▶ _ASSIGNMENT_: Across the entries below, tally every line that holds the word "class". Give only the tally.

(Dataset entries)

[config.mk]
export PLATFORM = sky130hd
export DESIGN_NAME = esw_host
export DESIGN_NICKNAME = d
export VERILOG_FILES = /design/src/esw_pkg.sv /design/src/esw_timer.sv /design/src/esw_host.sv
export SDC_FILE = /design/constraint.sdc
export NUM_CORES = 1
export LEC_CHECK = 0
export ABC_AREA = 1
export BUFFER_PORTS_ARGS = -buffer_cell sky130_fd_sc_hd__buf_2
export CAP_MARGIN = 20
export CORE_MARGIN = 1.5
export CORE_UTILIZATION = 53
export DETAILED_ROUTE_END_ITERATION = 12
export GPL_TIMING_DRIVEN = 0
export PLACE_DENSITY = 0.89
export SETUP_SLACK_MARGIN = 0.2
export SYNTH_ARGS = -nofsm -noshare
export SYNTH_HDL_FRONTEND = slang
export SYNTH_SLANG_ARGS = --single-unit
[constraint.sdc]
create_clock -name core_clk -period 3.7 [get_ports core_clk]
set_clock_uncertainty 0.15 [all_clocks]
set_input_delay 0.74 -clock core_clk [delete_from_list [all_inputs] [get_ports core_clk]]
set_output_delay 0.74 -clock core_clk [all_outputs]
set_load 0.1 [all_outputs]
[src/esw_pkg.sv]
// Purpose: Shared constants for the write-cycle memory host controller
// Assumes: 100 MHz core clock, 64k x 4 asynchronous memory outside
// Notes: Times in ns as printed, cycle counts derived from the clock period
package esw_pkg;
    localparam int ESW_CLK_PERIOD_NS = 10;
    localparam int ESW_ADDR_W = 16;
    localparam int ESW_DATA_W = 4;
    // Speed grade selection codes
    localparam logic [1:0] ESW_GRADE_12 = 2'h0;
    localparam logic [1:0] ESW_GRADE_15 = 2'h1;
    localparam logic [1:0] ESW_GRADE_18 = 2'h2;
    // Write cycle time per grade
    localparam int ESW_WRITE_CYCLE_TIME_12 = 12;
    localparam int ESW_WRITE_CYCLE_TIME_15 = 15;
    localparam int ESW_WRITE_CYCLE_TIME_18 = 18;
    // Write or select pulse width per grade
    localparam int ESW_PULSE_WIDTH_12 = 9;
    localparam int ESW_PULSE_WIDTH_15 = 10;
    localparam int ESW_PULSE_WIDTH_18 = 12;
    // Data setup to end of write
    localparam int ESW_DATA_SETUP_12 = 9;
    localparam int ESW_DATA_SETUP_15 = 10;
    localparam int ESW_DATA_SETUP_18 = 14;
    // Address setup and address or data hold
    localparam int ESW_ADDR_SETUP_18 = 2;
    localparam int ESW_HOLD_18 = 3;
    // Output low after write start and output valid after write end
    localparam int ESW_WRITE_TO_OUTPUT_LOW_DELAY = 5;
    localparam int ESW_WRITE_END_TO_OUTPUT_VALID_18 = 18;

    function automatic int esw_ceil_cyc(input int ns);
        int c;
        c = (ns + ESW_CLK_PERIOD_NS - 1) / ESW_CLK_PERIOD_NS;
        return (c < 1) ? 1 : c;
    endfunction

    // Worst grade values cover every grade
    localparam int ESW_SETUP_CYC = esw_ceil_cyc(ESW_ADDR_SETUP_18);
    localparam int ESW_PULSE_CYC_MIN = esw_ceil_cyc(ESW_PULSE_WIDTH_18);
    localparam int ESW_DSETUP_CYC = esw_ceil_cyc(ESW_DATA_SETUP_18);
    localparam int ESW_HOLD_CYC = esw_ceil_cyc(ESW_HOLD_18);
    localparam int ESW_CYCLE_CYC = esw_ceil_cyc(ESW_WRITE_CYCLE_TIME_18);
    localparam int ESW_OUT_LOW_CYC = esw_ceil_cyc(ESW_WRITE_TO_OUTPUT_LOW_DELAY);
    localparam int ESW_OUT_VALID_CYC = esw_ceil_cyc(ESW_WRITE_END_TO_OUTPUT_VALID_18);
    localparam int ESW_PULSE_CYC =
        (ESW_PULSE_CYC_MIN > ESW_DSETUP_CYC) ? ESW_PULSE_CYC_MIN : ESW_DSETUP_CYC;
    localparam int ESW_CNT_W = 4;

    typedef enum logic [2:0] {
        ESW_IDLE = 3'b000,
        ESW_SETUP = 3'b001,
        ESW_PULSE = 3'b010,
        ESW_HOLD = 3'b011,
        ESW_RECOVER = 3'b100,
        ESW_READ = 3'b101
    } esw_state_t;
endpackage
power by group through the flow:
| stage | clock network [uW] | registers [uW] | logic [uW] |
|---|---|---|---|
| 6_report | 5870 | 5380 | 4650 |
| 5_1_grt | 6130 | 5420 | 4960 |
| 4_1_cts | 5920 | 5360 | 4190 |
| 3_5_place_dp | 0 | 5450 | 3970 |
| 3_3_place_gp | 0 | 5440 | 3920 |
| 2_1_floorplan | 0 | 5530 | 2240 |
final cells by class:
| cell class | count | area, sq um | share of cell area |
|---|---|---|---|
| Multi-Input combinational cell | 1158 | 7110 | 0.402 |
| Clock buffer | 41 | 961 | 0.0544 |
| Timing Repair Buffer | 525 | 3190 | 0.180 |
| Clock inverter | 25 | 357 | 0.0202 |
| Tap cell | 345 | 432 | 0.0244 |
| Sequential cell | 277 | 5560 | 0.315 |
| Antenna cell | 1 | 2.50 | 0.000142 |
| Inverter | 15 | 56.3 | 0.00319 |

▶ _RESULT OF THIS EXERCISE_: 2